▶ [Your assignment] Wherever the string "response" occurs in a line of these records, report that line.

* * * * *

### config.mk
export PLATFORM = sky130hd
export DESIGN_NAME = if_prefetch
export DESIGN_NICKNAME = d
export VERILOG_FILES = /design/src/rtl/if_pkg.sv /design/src/rtl/if_fifo.sv /design/src/rtl/if_prefetch.sv
export SDC_FILE = /design/constraint.sdc
export NUM_CORES = 1
export LEC_CHECK = 0
export CAP_MARGIN = 20
export CORE_MARGIN = 2
export CORE_UTILIZATION = 61
export CTS_BUF_LIST = sky130_fd_sc_hd__clkbuf_8
export CTS_CLUSTER_SIZE = 16
export DETAILED_ROUTE_END_ITERATION = 6
export PLACE_DENSITY = 0.95
export SETUP_SLACK_MARGIN = 0.3
export SYNTH_ARGS = -nofsm -noshare
export SYNTH_HDL_FRONTEND = slang
export SYNTH_HIERARCHICAL = 1
export SYNTH_SLANG_ARGS = --single-unit
export TNS_END_PERCENT = 100
### constraint.sdc
create_clock -name clk_i -period 11.6 [get_ports clk_i]
set_input_delay 2.9 -clock clk_i [delete_from_list [all_inputs] [get_ports clk_i]]
set_output_delay 2.9 -clock clk_i [all_outputs]
set_load 0.005 [all_outputs]
### src/rtl/if_pkg.sv
// Shared types and constants for the instruction prefetch unit.
package if_pkg;

    // One queued fetch result: the word and the address it came from.
    typedef struct packed {
        logic [31:0] pc;
        logic [31:0] instr;
    } fetch_entry_t;

    // addi x0, x0, 0 -- presented whenever the queue is empty.
    localparam logic [31:0] NOP_INSTR = 32'h0000_0013;

    // RUN: responses are accepted; KILL: the response of this cycle is dropped.
    typedef enum logic {
        RUN  = 1'b0,
        KILL = 1'b1
    } fetch_state_t;

endpackage

### src/rtl/if_fifo.sv
// Prefetch queue: power-of-two FIFO of fetch entries with wrap-around
// pointers, synchronous flush and an occupancy count. The head is read
// from registered storage, so an entry shows up the cycle after its push.
module if_fifo
    import if_pkg::*;
#(
    parameter int DEPTH = 4,
    localparam int AW = $clog2(DEPTH),
    localparam int CW = $clog2(DEPTH) + 1
) (
    input  logic         clk_i,
    input  logic         reset_i,
    input  logic         push_i,
    input  fetch_entry_t entry_i,
    input  logic         pop_i,
    input  logic         flush_i,
    output fetch_entry_t head_o,
    output logic         valid_o,
    output logic [CW-1:0] count_o
);

    localparam fetch_entry_t EMPTY_ENTRY = '{pc: 32'h0000_0000, instr: NOP_INSTR};

    fetch_entry_t  mem_q [DEPTH];
    logic [AW-1:0] wr_ptr_q;
    logic [AW-1:0] rd_ptr_q;
    logic [CW-1:0] cnt_q;

    // Pointer and occupancy bookkeeping; flush and reset both empty the queue.
    always_ff @(posedge clk_i) begin
        if (reset_i || flush_i) begin
            wr_ptr_q <= '0;
            rd_ptr_q <= '0;
            cnt_q    <= '0;
        end else begin
            if (push_i) wr_ptr_q <= wr_ptr_q + AW'(1);
            if (pop_i)  rd_ptr_q <= rd_ptr_q + AW'(1);
            case ({push_i, pop_i})
                2'b10:   cnt_q <= cnt_q + CW'(1);
                2'b01:   cnt_q <= cnt_q - CW'(1);
                default: cnt_q <= cnt_q;
            endcase
        end
    end

    // Entry storage carries data only, so it is left out of reset.
    always_ff @(posedge clk_i) begin
        if (push_i) mem_q[wr_ptr_q] <= entry_i;
    end

    assign valid_o = (cnt_q != '0);
    assign head_o  = valid_o ? mem_q[rd_ptr_q] : EMPTY_ENTRY;
    assign count_o = cnt_q;

endmodule

### src/rtl/if_prefetch.sv
// Instruction prefetch: issues one-cycle-latency memory reads while queue
// credit remains, queues {pc, instr} results, and handles redirects from
// execute by flushing the queue and killing any in-flight response.
module if_prefetch
    import if_pkg::*;
#(
    parameter int          DEPTH    = 4,
    parameter logic [31:0] RESET_PC = 32'h0000_0000,
    localparam int CW = $clog2(DEPTH) + 1
) (
    input  logic          clk_i,
    input  logic          reset_i,
    output logic          ird_o,
    output logic [31:0]   iaddr_o,
    input  logic [31:0]   irdata_i,
    input  logic          branch_taken_i,
    input  logic [31:0]   jump_addr_i,
    output logic          instr_valid_o,
    output logic [31:0]   instr_o,
    output logic [31:0]   instr_pc_o,
    output logic [31:0]   instr_next_pc_o,
    input  logic          instr_ready_i,
    output logic [CW-1:0] count_o
);

    fetch_state_t  state_q, state_d;
    logic [31:0]   pc_q;
    logic [31:0]   req_pc_q;
    logic          inflight_q;
    logic [CW-1:0] count_q;
    logic [CW:0]   credit_sum;
    logic          push_en;
    logic          pop_en;
    fetch_entry_t  head;
    fetch_entry_t  resp_entry;

    // Outstanding request counts against capacity; a same-cycle pop does not.
    assign credit_sum = {1'b0, count_q} + {{CW{1'b0}}, inflight_q};
    assign ird_o      = !reset_i && !branch_taken_i && (credit_sum < (CW+1)'(DEPTH));

    // A response is dropped if a redirect arrives with it or we are in KILL.
    assign push_en    = inflight_q && (state_q == RUN) && !branch_taken_i;
    assign pop_en     = instr_valid_o && instr_ready_i;
    assign resp_entry = '{pc: req_pc_q, instr: irdata_i};

    // Fetch PC: reset vector, redirect target, or sequential advance.
    always_ff @(posedge clk_i) begin
        if (reset_i)             pc_q <= RESET_PC & 32'hFFFF_FFFC;
        else if (branch_taken_i) pc_q <= jump_addr_i & 32'hFFFF_FFFC;
        else if (ird_o)          pc_q <= pc_q + 32'd4;
    end

    // Request tracking and FSM state register.
    always_ff @(posedge clk_i) begin
        if (reset_i) begin
            inflight_q <= 1'b0;
            state_q    <= RUN;
        end else begin
            inflight_q <= ird_o;
            state_q    <= state_d;
        end
    end

    // Remember which address the outstanding request was issued for.
    always_ff @(posedge clk_i) begin
        if (ird_o) req_pc_q <= pc_q;
    end

    // Enter KILL only when a redirect meets a request already in flight.
    always_comb begin
        state_d = state_q;
        case (state_q)
            RUN:     if (branch_taken_i && inflight_q) state_d = KILL;
            KILL:    state_d = (branch_taken_i && inflight_q) ? KILL : RUN;
            default: state_d = RUN;
        endcase
    end

    if_fifo #(.DEPTH(DEPTH)) u_fifo (
        .clk_i   (clk_i),
        .reset_i (reset_i),
        .push_i  (push_en),
        .entry_i (resp_entry),
        .pop_i   (pop_en),
        .flush_i (branch_taken_i),
        .head_o  (head),
        .valid_o (instr_valid_o),
        .count_o (count_q)
    );

    assign iaddr_o         = pc_q;
    assign instr_o         = head.instr;
    assign instr_pc_o      = head.pc;
    assign instr_next_pc_o = head.pc + 32'd4;
    assign count_o         = count_q;

endmodule

==> run_results.csv <==
group,metric,value,unit
final_layout,final_nets,1109,
pwr,ir_worst_vdd,0.0873,mV
synth,syn_inst,818,
pwr,power.leakage,0.00538,uW
synth,synthMuxAreaShare,0.108,
global_routing,grt_pass1_wl,45200,um
timing,setup_violations,0,
clock_tree,cts_resized,0,
synth,async_flop_share,0,
floorplanning,boundaryPins,201,
final_layout,post-route-util,0.765,
synth,synth_fa_ha_area_frac,0.00788,
clock_tree,ctsHoldBuffers,0,
setup_path,critPathMaxStageDelay,740,ps
setup_path,crit_cells,5,
final_layout,fillers,1250,
timing,rsz0062_at_grt,"no",
setup_path,cp_slowest_cell,"clkdlybuf4s50_1",
placed_design,place_area,15800,um^2
clock_tree,post_cts_buffers,0,
synth,yosysSeqAreaShare,0.689,
clock_tree,cts_tree,"built",
detailed_routing,routedWlPerCell,21.1,um
synth,yosys.area_share.simple,0.105,
floorplanning,die_h,154,um
synth,ys_types,55,
timing,hold_viol_final,0,
synth,synth_top_family_by_area,"multiplexers",
detailed_routing,num_vias,8204,
synth,synth_compound_area_frac,0.0366,
placed_design,io_buffers,196,
global_routing,grt_pass1_vias,8519,
clock_tree,htreeDepth,2,
timing,setup_tns,0,ps
timing,slew_violations,0,
global_routing,overflow,0,
synth,ys.flop_type,"edfxtp_1",
floorplanning,die-area,23600,um^2
floorplanning,row_count,54,
final_layout,layout-drive-gt1-share,0.134,
run_status,outcome,"finished clean",
timing,worst_pin_slew,1010,ps
final_layout,multi_input_area,3930,um^2
global_routing,grt_max_degree,65,
min_path,hp-class,"reg -> reg",
detailed_routing,ant_nets,0,
final_layout,antenna_cells,0,
min_path,holdPathStages,0,
detailed_routing,drtPass1Iterations,5,
setup_path,cp-end-kind,"output pin",
final_layout,seqCellArea,9420,um^2
final_layout,layout_common_cells,"edfxtp_1 (286), clkdlybuf4s50_1 (196), and2_1 (77), mux4_2 (60), clkbuf_8 (52)",
detailed_routing,drc_errors,0,
setup_path,required,8700,ps
synth,synthXorXnorAreaFrac,0.0263,
synth,synth_edf_count,286,
synth,synth.cell_area,13700,um^2
floorplanning,die_x,154,um
final_layout,syn_to_final_growth,22.6,%
global_routing,grt_antenna_before_repair,0,
setup_path,worstSetupPathType,"in -> out",
floorplanning,core_area,21900,um^2
pwr,p_int,1850,uW
timing,slew_headroom,0.322,
timing,min_period,7870,ps
final_layout,stdcell_area,16700,um^2
setup_path,crit_family,"buffers and inverters",
pwr,sequentialPowerShare,0.567,
clock_tree,clkLatencyLatePin,570,ps
pwr,switching_share,0.209,
setup_path,cp.buffers_inverters,3,
setup_path,cp-start-kind,"primary input",
clock_tree,clock_path_buffers,3,
global_routing,grt_usage,0.243,
setup_path,timing.critical_path.mode_cell,"clkdlybuf4s50_1",
detailed_routing,via_per_inst,6.06,
pwr,pwr-share-clk,0.385,
detailed_routing,totalWireLength,28600,um
final_layout,layout_commonest_cell,"edfxtp_1",
timing,fin_ws,3730,ps
pwr,switchingPower,488,uW
setup_path,reg2reg_depth,9,
clock_tree,cts_buffers,48,
job,cap_violations,0,
placed_design,place_ws,3780,ps
timing,fmax,0.127,GHz
clock_tree,cts.sinks,327,
timing,finClkSkew,29.7,ps
floorplanning,initial_core_util,0.624,
placed_design,dp_cells,1262,
timing,period_share,0.679,
setup_path,critPathMaxFanout,21,
detailed_routing,dr.first_iter.drc_count,612,
pwr,powerDensity,140,nW/um^2
pwr,combPwrFrac,0.048,
setup_path,critPathArrivalTime,4970,ps
final_layout,layout.cells.non_filler,1353,
setup_path,crit_chain,"clkdlybuf4s50_1, nor2_1, nand2_1, inv_1, clkdlybuf4s50_1",
clock_tree,cts_root_buf,"clkbuf_8",
synth,ys_ff_latch,327,
placed_design,hpwl,17600,um
synth,syn_area_per_cell,16.7,um^2
clock_tree,clk_pin_slew,60,ps
placed_design,gp_congestion,0.899,
synth,yosys_warnings,6,
==> sequential cells by signal, indices dropped and copies added, names as in the netlist, named ones only <==
| name | flops |
|---|---|
| u_fifo/mem_q | 256 |
| iaddr_o | 30 |
| req_pc_q | 30 |
| u_fifo/count_o | 3 |
| u_fifo/rd_ptr_q | 2 |
| u_fifo/wr_ptr_q | 2 |
| inflight_q | 1 |
| state_q | 1 |
==> metal layers <==
metal | share of wire | vias up | track usage
met5 | 0 | - | 0
met4 | 0.019 | 0 | 0.0799
met1 | 0.40 | 4053 | 0.325
li1 | - | 3677 | -
met3 | 0.083 | 44 | 0.0527
met2 | 0.49 | 430 | 0.403
==> final timing paths <==
kind	from	end	slack, ps
worst min register to register	req_pc_q[22]	u_fifo/mem_q[0][54]	480
worst min-delay path	req_pc_q[22]	u_fifo/mem_q[0][54]	480
worst max-delay path	branch_taken_i	ird_o	3730
worst max register to register	u_fifo/count_o[1]	u_fifo/count_o[2]	8980
==> synthesized netlist by cell type (9+ instances only) <==
library cell  number  area share
and3_1             9      0.0041
and2_1            81       0.037
or4_1             12      0.0066
a31oi_1           13      0.0060
nand2_1           26      0.0071
o211ai_1          12      0.0066
dfxtp_1           41       0.060
a211oi_1           9      0.0049
nor2_1            29      0.0080
nand4_1           24       0.011
xor2_1            15      0.0096
or3_1             12      0.0055
inv_1             14      0.0038
edfxtp_1         286        0.63
xnor2_1           26       0.017
nand3_1           24      0.0088
mux4_2            60       0.099
clkbuf_1          25      0.0069
==> kinds of logic after synthesis <==
logic type               count (synthesis)
AND/OR/NAND/NOR                        247
XOR/XNOR                                41
adder cells (fa/ha/maj)                  8
buffers and inverters                   61
other                                    1
flip-flops                             327
multiplexers                            66
AO/OA/AOI/OAI                           67
==> per-stage QoR <==
stage,hold WS [ps],total power [uW]
6_report,481,2340
5_1_grt,499,2410
4_1_cts,481,2350
3_5_place_dp,482,1460
3_3_place_gp,468,1450
2_1_floorplan,459,1390
==> cell type report <==
class,instances,share of cell area
clock buffers,52,0.0428
clock inverters,38,0.0145
inverters,15,0.00336
multi-input cells,439,0.235
flip-flops and latches,327,0.563
well taps,280,0.0209
repair buffers,202,0.121
==> worst reg2reg max path: cells and delay by family, from the launching register on <==
kind / cells / cell delay (ps)
fa+ha+maj: 2 / 420
buf+inv: 2 / 310
simple gates: 3 / 1110
compound gates: 1 / 200
flops: 1 / 390
xor+xnor: 1 / 100
==> power groups by stage <==
stage,combinational (uW),sequential (uW),clock (uW)
after global placement,109,1340,0
after CTS,113,1320,918
final,113,1320,899
after floorplan,47.0,1340,0
after detailed placement,112,1350,0
after global routing,122,1320,967
(Power assumes the default switching activity.)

* * * * *

▶ [Answer to this task]
    // RUN: responses are accepted; KILL: the response of this cycle is dropped.
// execute by flushing the queue and killing any in-flight response.
    // A response is dropped if a redirect arrives with it or we are in KILL.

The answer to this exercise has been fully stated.